You did well, had the right gear on, (except now there is photographic proof why laced boots are not the best choice) and it appears you walked away.
If the machine is a write off, this is the best time of the year to be shopping for a m/c. (silver lining). If you have the inclination, buy it back and part it out.
Enjoy the fact that you are still all OEM parts and healing.

-Steve
 
WOW! Glad you're okay. Most everything is salvageable it's a matter of how much you want to put into it. The low side is mostly cosmetic, but when it flipped over it could have done more severe damage to the frame, etc. And it's usually cosmetics that are so expensive and why many insurance companies total the bike. Also if insured and they do total it, you can usually buy it from them for 20% of the values they paid out. You'll have a salvaged title but you can fix it up, maybe not was pretty, but you'll have a bike that runs etc, for cheap.

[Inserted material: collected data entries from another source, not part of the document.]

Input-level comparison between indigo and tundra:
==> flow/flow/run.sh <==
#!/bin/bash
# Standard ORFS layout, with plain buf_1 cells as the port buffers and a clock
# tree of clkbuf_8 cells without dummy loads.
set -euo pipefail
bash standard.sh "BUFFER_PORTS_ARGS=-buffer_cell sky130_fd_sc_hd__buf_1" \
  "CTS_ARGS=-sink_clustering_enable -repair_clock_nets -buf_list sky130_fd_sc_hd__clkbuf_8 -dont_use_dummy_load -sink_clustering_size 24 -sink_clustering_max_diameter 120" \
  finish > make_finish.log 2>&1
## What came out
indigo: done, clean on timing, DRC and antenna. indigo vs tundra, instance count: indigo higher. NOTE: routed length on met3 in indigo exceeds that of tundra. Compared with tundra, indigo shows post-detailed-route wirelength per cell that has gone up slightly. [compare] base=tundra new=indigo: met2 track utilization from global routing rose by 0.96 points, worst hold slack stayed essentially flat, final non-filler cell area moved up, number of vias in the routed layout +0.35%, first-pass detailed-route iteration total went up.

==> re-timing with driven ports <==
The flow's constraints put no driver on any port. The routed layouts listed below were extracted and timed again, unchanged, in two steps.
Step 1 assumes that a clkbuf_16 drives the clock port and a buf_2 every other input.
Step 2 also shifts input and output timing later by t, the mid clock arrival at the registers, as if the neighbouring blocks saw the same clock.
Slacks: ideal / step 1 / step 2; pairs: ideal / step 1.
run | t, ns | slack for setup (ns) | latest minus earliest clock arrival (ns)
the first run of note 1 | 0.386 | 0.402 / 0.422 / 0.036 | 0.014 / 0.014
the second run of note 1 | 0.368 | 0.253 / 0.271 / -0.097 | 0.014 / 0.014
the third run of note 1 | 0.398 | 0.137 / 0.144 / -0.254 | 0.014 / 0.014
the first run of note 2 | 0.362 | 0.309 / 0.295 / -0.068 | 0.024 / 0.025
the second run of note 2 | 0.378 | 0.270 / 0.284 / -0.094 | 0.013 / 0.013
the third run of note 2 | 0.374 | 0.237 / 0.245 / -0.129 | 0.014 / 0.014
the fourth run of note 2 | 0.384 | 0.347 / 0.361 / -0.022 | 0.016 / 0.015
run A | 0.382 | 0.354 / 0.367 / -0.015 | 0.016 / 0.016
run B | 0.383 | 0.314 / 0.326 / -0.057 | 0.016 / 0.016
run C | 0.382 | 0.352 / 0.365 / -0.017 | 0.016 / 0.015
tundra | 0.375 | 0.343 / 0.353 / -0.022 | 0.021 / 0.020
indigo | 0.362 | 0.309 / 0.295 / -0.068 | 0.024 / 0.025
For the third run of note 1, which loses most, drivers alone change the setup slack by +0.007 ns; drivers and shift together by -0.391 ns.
From an optimization exercise on the open Yosys and OpenROAD flow, aimed at small area and a short achievable clock period; shortcuts taken in it are not production practice.
Where RTL was checked, it was by simulation tests only, not by an equivalence proof against the original.

Setup of the previous run:
## FPU
module FPU(clk, A, B, opcode, O, flags);
	input clk;
	input [31:0] A, B;
	input [1:0] opcode;
	output [31:0] O;
	output [6:0] flags;
	wire az = ~|A[30:23];
	wire bz = ~|B[30:23];
	wire [7:0]  ea = {A[30:24], A[23] | az};
	wire [7:0]  eb = {B[30:24], B[23] | bz};
	wire [23:0] ma = {~az, A[22:0]};
	wire [23:0] mb = {~bz, B[22:0]};
	wire sx = A[31];
	wire sy = B[31] ^ opcode[0];
	wire [30:0] cmp_x = B[30:0];
	wire [30:0] cmp_y = ~A[30:0];
	wire [30:0] c_g = cmp_x & cmp_y;
	wire [30:0] c_p = cmp_x ^ cmp_y;
	wire c_G0_m1 = c_g[0] | (c_p[0] & 1'b1);
	wire c_G2_1 = c_g[2] | (c_p[2] & c_g[1]);
	wire c_P2_1 = c_p[2] & c_p[1];
	wire c_G4_3 = c_g[4] | (c_p[4] & c_g[3]);
	wire c_P4_3 = c_p[4] & c_p[3];
	wire c_G6_5 = c_g[6] | (c_p[6] & c_g[5]);
	wire c_P6_5 = c_p[6] & c_p[5];
	wire c_G8_7 = c_g[8] | (c_p[8] & c_g[7]);
	wire c_P8_7 = c_p[8] & c_p[7];
	wire c_G10_9 = c_g[10] | (c_p[10] & c_g[9]);
	wire c_P10_9 = c_p[10] & c_p[9];
	wire c_G12_11 = c_g[12] | (c_p[12] & c_g[11]);
	wire c_P12_11 = c_p[12] & c_p[11];
	wire c_G14_13 = c_g[14] | (c_p[14] & c_g[13]);
	wire c_P14_13 = c_p[14] & c_p[13];
	wire c_G16_15 = c_g[16] | (c_p[16] & c_g[15]);
	wire c_P16_15 = c_p[16] & c_p[15];
	wire c_G18_17 = c_g[18] | (c_p[18] & c_g[17]);
	wire c_P18_17 = c_p[18] & c_p[17];
	wire c_G20_19 = c_g[20] | (c_p[20] & c_g[19]);
	wire c_P20_19 = c_p[20] & c_p[19];
	wire c_G22_21 = c_g[22] | (c_p[22] & c_g[21]);
	wire c_P22_21 = c_p[22] & c_p[21];
	wire c_G24_23 = c_g[24] | (c_p[24] & c_g[23]);
	wire c_P24_23 = c_p[24] & c_p[23];
	wire c_G26_25 = c_g[26] | (c_p[26] & c_g[25]);
	wire c_P26_25 = c_p[26] & c_p[25];
	wire c_G28_27 = c_g[28] | (c_p[28] & c_g[27]);
	wire c_P28_27 = c_p[28] & c_p[27];
	wire c_G30_29 = c_g[30] | (c_p[30] & c_g[29]);
	wire c_P30_29 = c_p[30] & c_p[29];
	wire c_G2_m1 = c_G2_1 | (c_P2_1 & c_G0_m1);
	wire c_G6_3 = c_G6_5 | (c_P6_5 & c_G4_3);
	wire c_P6_3 = c_P6_5 & c_P4_3;
	wire c_G10_7 = c_G10_9 | (c_P10_9 & c_G8_7);
	wire c_P10_7 = c_P10_9 & c_P8_7;
	wire c_G14_11 = c_G14_13 | (c_P14_13 & c_G12_11);
	wire c_P14_11 = c_P14_13 & c_P12_11;
	wire c_G18_15 = c_G18_17 | (c_P18_17 & c_G16_15);
	wire c_P18_15 = c_P18_17 & c_P16_15;
	wire c_G22_19 = c_G22_21 | (c_P22_21 & c_G20_19);
  ...
Size in the first run: roughly 110 I/O pins, ~22000 sq um of cells after synthesis.
==> flow/config.mk <==
export PLATFORM = sky130hd
export DESIGN_NAME = FPU
export DESIGN_NICKNAME = FPU
export VERILOG_FILES = /design/flow/design.v
export SDC_FILE = /design/flow/constraint.sdc
export NUM_CORES = 4
export LEC_CHECK = 0
export ABC_AREA = 1
export CAP_MARGIN = 20
export CORE_MARGIN = 2
export CORE_UTILIZATION = 50
export SETUP_SLACK_MARGIN = 3
export SLEW_MARGIN = 20
export SYNTH_HIERARCHICAL = 1
export SYNTH_MINIMUM_KEEP_SIZE = 0
==> flow/constraint.sdc <==
create_clock -name core_clock -period 21.0 [get_ports {clk}]
set_input_delay 4.2000 -clock core_clock [delete_from_list [all_inputs] [get_ports {clk}]]
set_output_delay 4.2000 -clock core_clock [all_outputs]
set_load 0.01 [all_outputs]
standard.sh (not shown) runs the stock make flow with config.mk's settings and CLKGATE_MAP_FILE= SYNTH_SCRIPT=/design/flow/synth_recipe.tcl, a recipe that flattens the netlist after the stock synthesis.
==> flow/flow/run.sh <==
#!/bin/bash
# Layout flow: the standard flow (standard.sh: ORFS synthesis to the
# final layout), with the input and output port buffers taken from
# sky130_fd_sc_hd__buf_4 instead of the cell buffer_ports picks by itself.
# ORFS writes each step's log under orfs/logs; make's own output goes to
# standard.log here.
set -euo pipefail
bash standard.sh BUFFER_PORTS_ARGS="-buffer_cell sky130_fd_sc_hd__buf_4" finish > standard.log 2>&1
Input-level comparison between the current run and the previous run:
diff --git a/flow/design.v b/flow/design.v
--- a/flow/design.v
+++ b/flow/design.v
@@ -168,13 +168,13 @@
 	assign dba_s[5] = dba_p[5] ^ dba_G4_m1;
 	assign dba_s[6] = dba_p[6] ^ dba_G5_m1;
 	assign dba_s[7] = dba_p[7] ^ dba_G6_m1;
 	wire dba_co = dba_G7_m1;
 	wire [7:0]  d_ab = dab_s;
 	wire [7:0]  d_ba = dba_s;
-	wire [7:0]  diff = dab_co ? d_ab : d_ba;
+	wire [7:0]  diff = swap ? d_ba : d_ab;
 	wire [23:0] big_m   = swap ? mb : ma;
 	wire [23:0] small_m = swap ? ma : mb;
 	wire [7:0]  big_e   = swap ? eb : ea;
 	wire        big_s   = swap ? sy : sx;
 	wire        eff_sub = sx ^ sy;
 	wire [23:0] aligned = (|diff[7:5]) ? 24'd0 : (small_m >> diff[4:0]);
[summary]
The previous run and the current run ended up with nearly the same via density per instance.
The current run -> the previous run: setup TNS delta 0, exact match
Relative to the previous run, first-pass GRT wire length increased by 830 microns in the current run.
The current run -> the previous run: synthesized instance count flat
Looking at the previous run and the current run, the hold buffer count at CTS is a wash.
Post-cts resize count in the current run vs the previous run: up 6
Critical path depth in the current run vs the previous run: up 41%
On the current run: share of post-route cells with drive strength above 1 is 1.2 points lower than what the previous run gave.
Wire length ends up higher on the previous run.
Looking at the previous run and the current run, the share of async-settable or async-resettable flops after synthesis is a wash.
Diff the previous run -> the current run | area enclosed by the die boundary | decrease of 0.75%
Non-clock buffer count ends up lower on the current run.
No functional check of the RTL was part of the previous run.

## static timing again, ports no longer ideal
In the flow no input, the clock included, has a driving cell. The finished layouts below were timed again as built, in two steps. Step 1 sets driving cells, clkbuf_16 on the clock port and buf_2 on the other inputs (assumed; they add their load-dependent delay and slew). Step 2, shift: input delay + t, output delay - t, t = (earliest + latest rising clock arrival at the registers) / 2. This alone moves slack from input paths to output paths. Three values: no drivers, after step 1, after step 2; two values: the first two.
run	t (ns)	slack for setup (ns)	pins driven straight from the clock port
the previous run	0.259	3.381 / 3.345 / 3.345	1
the current run	0.263	3.565 / 3.534 / 3.534	1
After both steps every run listed still meets setup and hold. The setup slack of the previous run, which loses most, moves by -0.036 ns with the drivers and by -0.036 ns with both steps.
Source: an optimization exercise on an open RTL-to-GDS flow (aim: small area, a short achievable clock period and few clock cycles). Production flows keep margins and buffers that such runs may drop. Where RTL was checked, it was by simulation tests only, not by an equivalence proof against the original. No activity file was given, so power comes from the tool's default toggle rates.

==> 08-18 <==
## modular_reduction
module modular_reduction #(
    parameter DATA_WIDTH = 48,
    parameter Q_WIDTH    = 23
) (
    input  wire clk,
    input  wire rst_n,
    input  wire start,
    output reg  done,
    input  wire [DATA_WIDTH-1:0] data_in,
    output wire [Q_WIDTH-1:0]    data_out
);
==> flow/config.mk <==
export PLATFORM = sky130hd
export DESIGN_NAME = modular_reduction
export DESIGN_NICKNAME = modular_reduction
export VERILOG_FILES = /design/flow/design.v
export SDC_FILE = /design/flow/constraint.sdc
export NUM_CORES = 4
export LEC_CHECK = 0
export CAP_MARGIN = 20
export CORE_MARGIN = 2
export CORE_UTILIZATION = 40
export SETUP_SLACK_MARGIN = 0.6
export SLEW_MARGIN = 20
==> flow/constraint.sdc <==
create_clock -name core_clock -period 5.0 [get_ports {clk}]
set_input_delay 1.0000 -clock core_clock [delete_from_list [all_inputs] [get_ports {clk}]]
set_output_delay 1.0000 -clock core_clock [all_outputs]
set_load 0.01 [all_outputs]
standard.sh (not shown) runs the stock make flow with config.mk's settings and CLKGATE_MAP_FILE= SYNTH_SCRIPT=/design/flow/synth_recipe.tcl, a recipe that flattens the netlist after the stock synthesis.
==> flow/flow/run.sh <==
#!/bin/bash
# Own layout flow: the standard flow with these changes.
#  - Synthesis: the standard flow's synthesis script, except that
#    * Yosys's extract_fa runs only inside module fa3 (the RTL's full adder),
#      so every fa3 becomes one sky130_fd_sc_hd__fa_1 and all other logic is
#      left to abc (no half adders or inverters forced around adders);
#    * the modules named in flow/abc_mods.txt are kept as their own modules
#      until the final flatten, and abc maps each of them with the script
#      named beside it (scripts in flow/).
#    Everything else, including the final flatten and renaming, is
#    synth_recipe.tcl as given.
#  - Port buffers: plain sky130_fd_sc_hd__buf_1 instead of the buffer that
#    buffer_ports picks by itself (a 0.5 ns clkdlybuf4s50_1).
# make's output goes to standard.log; each ORFS step keeps its own log.
set -euo pipefail
W=$PWD
S="$FLOW_HOME/scripts/synth.tcl"
grep -q 'extract_fa {\*}\[dont_use_extract_fa_args\]' "$S"
grep -q '^  log_cmd abc {\*}$abc_args$' "$S"
MODS=""
KEEP="fa3"
ABC_TCL=""
while read -r m s; do
  [[ -z "$m" ]] && continue
  [[ -f "$W/flow/$s" ]]
  ABC_TCL+="  set a \$abc_args\\n  lset a 1 $W/flow/$s\\n  log_cmd abc {*}\$a $m\\n"
  [[ "$m" != "$FLOW_TOP" ]] && KEEP+=" $m"
done < "$W/flow/abc_mods.txt"
sed -e 's/extract_fa {\*}\[dont_use_extract_fa_args\]/extract_fa -fa fa3/' \
  -e "s#^  log_cmd abc {\*}\$abc_args\$#$ABC_TCL#" \
  "$S" > "$W/own_synth_body.tcl"
sed "s#source \$::env(SCRIPTS_DIR)/synth.tcl#source $W/own_synth_body.tcl#" \
  "$W/synth_recipe.tcl" > "$W/own_synth.tcl"
grep -q "own_synth_body.tcl" "$W/own_synth.tcl"
bash standard.sh "SYNTH_SCRIPT=$W/own_synth.tcl" "SYNTH_KEEP_MODULES=$KEEP" \
  "BUFFER_PORTS_ARGS=-buffer_cell sky130_fd_sc_hd__buf_1" finish > standard.log 2>&1
==> flow/flow/abc3.script <==
strash
dch
map -a
topo
stime -c
buffer -c
upsize -c
dnsize -c
==> flow/flow/abc8.script <==
strash
dch
map
topo
stime -c
buffer -c
upsize -c
dnsize -c
==> flow/flow/abc_mods.txt <==
cpa abc8.script
outside abc8.script
modular_reduction abc3.script
==> inputs of 05-17, as changes to 08-18 <==
--- a/flow/design.v
+++ b/flow/design.v
@@ -101,27 +101,10 @@
   fa3 u_fs58 (.a(fs14), .b(fc35), .c(fs36), .s(fs58), .co(fc58));
   fa3 u_fs59 (.a(fs15), .b(fc36), .c(fs37), .s(fs59), .co(fc59));
   fa3 u_fs60 (.a(~x[45]), .b(hs12), .c(fc37), .s(fs60), .co(fc60));
   wire [25:0] ra = {1'b0, fc60, fc59, fc58, fc57, fc56, fc55, fc54, fc53, fc52, ~fc51, fc50, fc49, fc48, ~fc47, ~fc46, ~fc45, ~fc44, fc43, fc42, fc41, ~fc40, fc39, fc38, hc13, hs13};
   wire [25:0] rb = {1'b0, hc12, fs60, fs59, fs58, fs57, fs56, fs55, fs54, fs53, fs52, ~fs51, fs50, fs49, fs48, ~fs47, ~fs46, ~fs45, ~fs44, fs43, fs42, fs41, ~fs40, fs39, fs38, hs11};
-  wire [25:0] y_next;
-  cpa u_cpa (.ra(ra), .rb(rb), .y_next(y_next));
-  reg [25:0] y;
-  always @(posedge clk) begin
-    y <= y_next;
-  end
-  always @(posedge clk or negedge rst_n) begin
-    if (!rst_n) done <= 1'b0;
-    else        done <= start;
-  end
-  outside u_out (.y(y), .data_out(data_out));
-endmodule
-module cpa (
-    input  wire [25:0] ra,
-    input  wire [25:0] rb,
-    output wire [25:0] y_next
-);
   wire [25:0] g0 = ra & rb;
   wire [25:0] p0 = ra ^ rb;
   wire G0_1 = g0[1] | (p0[1] & g0[0]);
   wire G0_3 = g0[3] | (p0[3] & g0[2]);
   wire P0_3 = p0[3] & p0[2];
@@ -210,16 +193,19 @@
   wire G4_22 = G2_22 | (P2_22 & G3_15);
   wire G4_23 = G2_23 | (P2_23 & G3_15);
   wire G4_24 = G3_24 | (P3_24 & G3_15);
   wire G4_25 = G3_25 | (P3_25 & G3_15);
   wire [25:0] cy = {G4_24, G4_23, G4_22, G4_21, G4_20, G4_19, G4_18, G4_17, G4_16, G3_15, G3_14, G3_13, G3_12, G3_11, G3_10, G3_9, G3_8, G2_7, G2_6, G2_5, G2_4, G1_3, G1_2, G0_1, g0[0], 1'b0};
-  assign y_next = p0 ^ cy;
-endmodule
-module outside (
-    input  wire [25:0] y,
-    output wire [22:0]   data_out
-);
+  wire [25:0] y_next = p0 ^ cy;
+  reg [25:0] y;
+  always @(posedge clk) begin
+    y <= y_next;
+  end
+  always @(posedge clk or negedge rst_n) begin
+    if (!rst_n) done <= 1'b0;
+    else        done <= start;
+  end
   wire [2:0]  yh = y[25:23];
   wire [9:0]  H  = y[22:13];
   wire [12:0] L  = y[12:0];
   wire        allH = &H[9:3];
   wire        Lnz  = |L[12:3];
@@ -404,42 +390,28 @@
   assign b3 = up ? b3_1 : b3_0;
   assign l3 = up ? l3_1 : l3_0;
   assign c16 = up ? c16_1 : c16_0;
   assign h3 = up ? h3_1 : h3_0;
   wire [9:0]  fl;
-  wire [9:0]  zl;                        
   genvar gi;
-  assign zl[0] = 1'b1;
-  generate
-    for (gi = 1; gi < 10; gi = gi + 1) begin : g_zl
-      assign zl[gi] = zl[gi-1] & ~L[gi+2];
-    end
-  endgenerate
   generate
     for (gi = 0; gi < 10; gi = gi + 1) begin : g_dec
       if (gi == 0) begin : g0
         assign fl[gi] = b3;
       end else begin : gn
-        assign fl[gi] = b3 & zl[gi];
+        assign fl[gi] = b3 & ~|L[gi+2:3];
       end
     end
   endgenerate
   wire [9:0]  mid = L[12:3] ^ fl;
   wire [6:0]  fh;
-  wire [6:0]  ah;                        
-  assign ah[0] = 1'b1;
-  generate
-    for (gi = 1; gi < 7; gi = gi + 1) begin : g_ah
-      assign ah[gi] = ah[gi-1] & H[gi+2];
-    end
-  endgenerate
   generate
     for (gi = 0; gi < 7; gi = gi + 1) begin : g_inc
       if (gi == 0) begin : g0
         assign fh[gi] = c16;
       end else begin : gn
-        assign fh[gi] = c16 & ah[gi];
+        assign fh[gi] = c16 & (&H[gi+2:3]);
       end
     end
   endgenerate
   wire [6:0]  hi = H[9:3] ^ fh;
   assign data_out = {hi, h3, mid, l3};
==> flow/flow/run.sh (replaced) <==
#!/bin/bash
# Own layout flow: the standard flow with two changes.
#  - Synthesis: the standard flow's synthesis script, except that Yosys's extract_fa runs
#    only inside module fa3 (the RTL's full adder), which is kept as its own
#    module until the final flatten, so every fa3 becomes one
#    sky130_fd_sc_hd__fa_1 and all other logic is left to abc (no half adders
#    and no inverters forced around extracted adders). Everything else,
#    including the final flatten and renaming, is synth_recipe.tcl as given.
#  - abc runs flow/abc.script instead of ORFS's abc_area/abc_speed script.
#  - Port buffers: plain sky130_fd_sc_hd__buf_1 instead of the buffer that
#    buffer_ports picks by itself (a 0.5 ns clkdlybuf4s50_1).
set -euo pipefail
W=$PWD
grep -q 'extract_fa {\*}\[dont_use_extract_fa_args\]' "$FLOW_HOME/scripts/synth.tcl"
grep -q '^  log_cmd abc {\*}$abc_args$' "$FLOW_HOME/scripts/synth.tcl"
sed -e 's/extract_fa {\*}\[dont_use_extract_fa_args\]/extract_fa -fa fa3/' \
  -e "s#^  log_cmd abc {\*}\$abc_args\$#  lset abc_args 1 $W/flow/abc.script\n  log_cmd abc {*}\$abc_args#" \
  "$FLOW_HOME/scripts/synth.tcl" > "$W/own_synth_body.tcl"
grep -q "flow/abc.script" "$W/own_synth_body.tcl"
sed "s#source \$::env(SCRIPTS_DIR)/synth.tcl#source $W/own_synth_body.tcl#" \
  "$W/synth_recipe.tcl" > "$W/own_synth.tcl"
grep -q "own_synth_body.tcl" "$W/own_synth.tcl"
bash standard.sh "SYNTH_SCRIPT=$W/own_synth.tcl" "SYNTH_KEEP_MODULES=fa3" \
  "BUFFER_PORTS_ARGS=-buffer_cell sky130_fd_sc_hd__buf_1" finish > standard.log 2>&1
==> flow/flow/abc.script (new file) <==
strash
dch
map -a
topo
stime -c
buffer -c
upsize -c
dnsize -c
ABC_AREA = 1   (was unset)
removed: flow/flow/abc3.script
removed: flow/flow/abc8.script
removed: flow/flow/abc_mods.txt
==> qor summary <==
                                                                             05-17           08-18
Last weighted congestion value of the routability-driven placer              0.879           0.883
Share of cell area taken by flip-flops and latches                           12.1%           10.4%
DRT iter0 DRCs                                                                 102             306
Die area                                                                0.0107 mm2      0.0127 mm2
Number of optimization iterations in the first detailed-route pass               4               5
Run status                                                          finished clean  finished clean
PD cells                                                                501 mW/mm2      509 mW/mm2
Worst-path maximum fanout                                                        4              13
Total power draw                                                           2260 uW         2660 uW
Part of the total power dissipated in combinational logic                    74.0%           75.4%
Number of logic stages on the critical path including buffering                 16              10
Total leakage power                                                     0.00196 uW      0.00239 uW
Final design utilization                                                     46.6%           45.6%
HPWL after detailed placement                                              8.27 mm         10.8 mm
Testbench counts of 05-17, summed over its fixed seeds: cycles 16,000.
The RTL of 08-18 was laid out without a check of its function.

## re-timing with driven ports
How much do the figures lean on ideal ports? The routed layouts below were timed once more, with nothing changed but the port constraints. Step 1: set_driving_cell puts a clkbuf_16 on clk and a buf_2 on each other input, an assumption about the parent block. Step 2 also shifts input and output timing later by t, the mid clock arrival at the registers, as if the neighbouring blocks saw the same clock. Three values: ideal ports, drivers, drivers and shift; two values: the first two.
run	shift t [ns]	slack for setup (ns)	worst setup path after step 2	latest minus earliest clock arrival (ns)	worst data-port slew with drivers (ns)
08-18	0.286	1.017 / 0.985 / 0.734	input to register	0.006 / 0.006	0.04
05-17	0.307	0.843 / 0.848 / 0.541	input to register	0.004 / 0.004	0.04
After both steps every run listed still meets setup and hold. For 05-17, which loses most, drivers alone change the setup slack by +0.005 ns; drivers and shift together by -0.302 ns.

I'm of the camp of, It's not a matter of "if" you go down, it's a matter of "when". I know others will argue but this is get off is a classic point, things beyond your control that you can't see. If you ride long enough and a lot, not like a few miles/year, the odds are against you. Just sayin'...

I got high-sided on my old GSXR1100 years ago hitting oil in the street. I couldn't figure out how I went down so easily like you, then I saw the start of the skid mark and it was like fresh motor oil was there. I fractured my arm on that one. Sold the bike damaged, the guy did a fantastic job repairing it.

Good luck to you, heal quickly, and ride safe!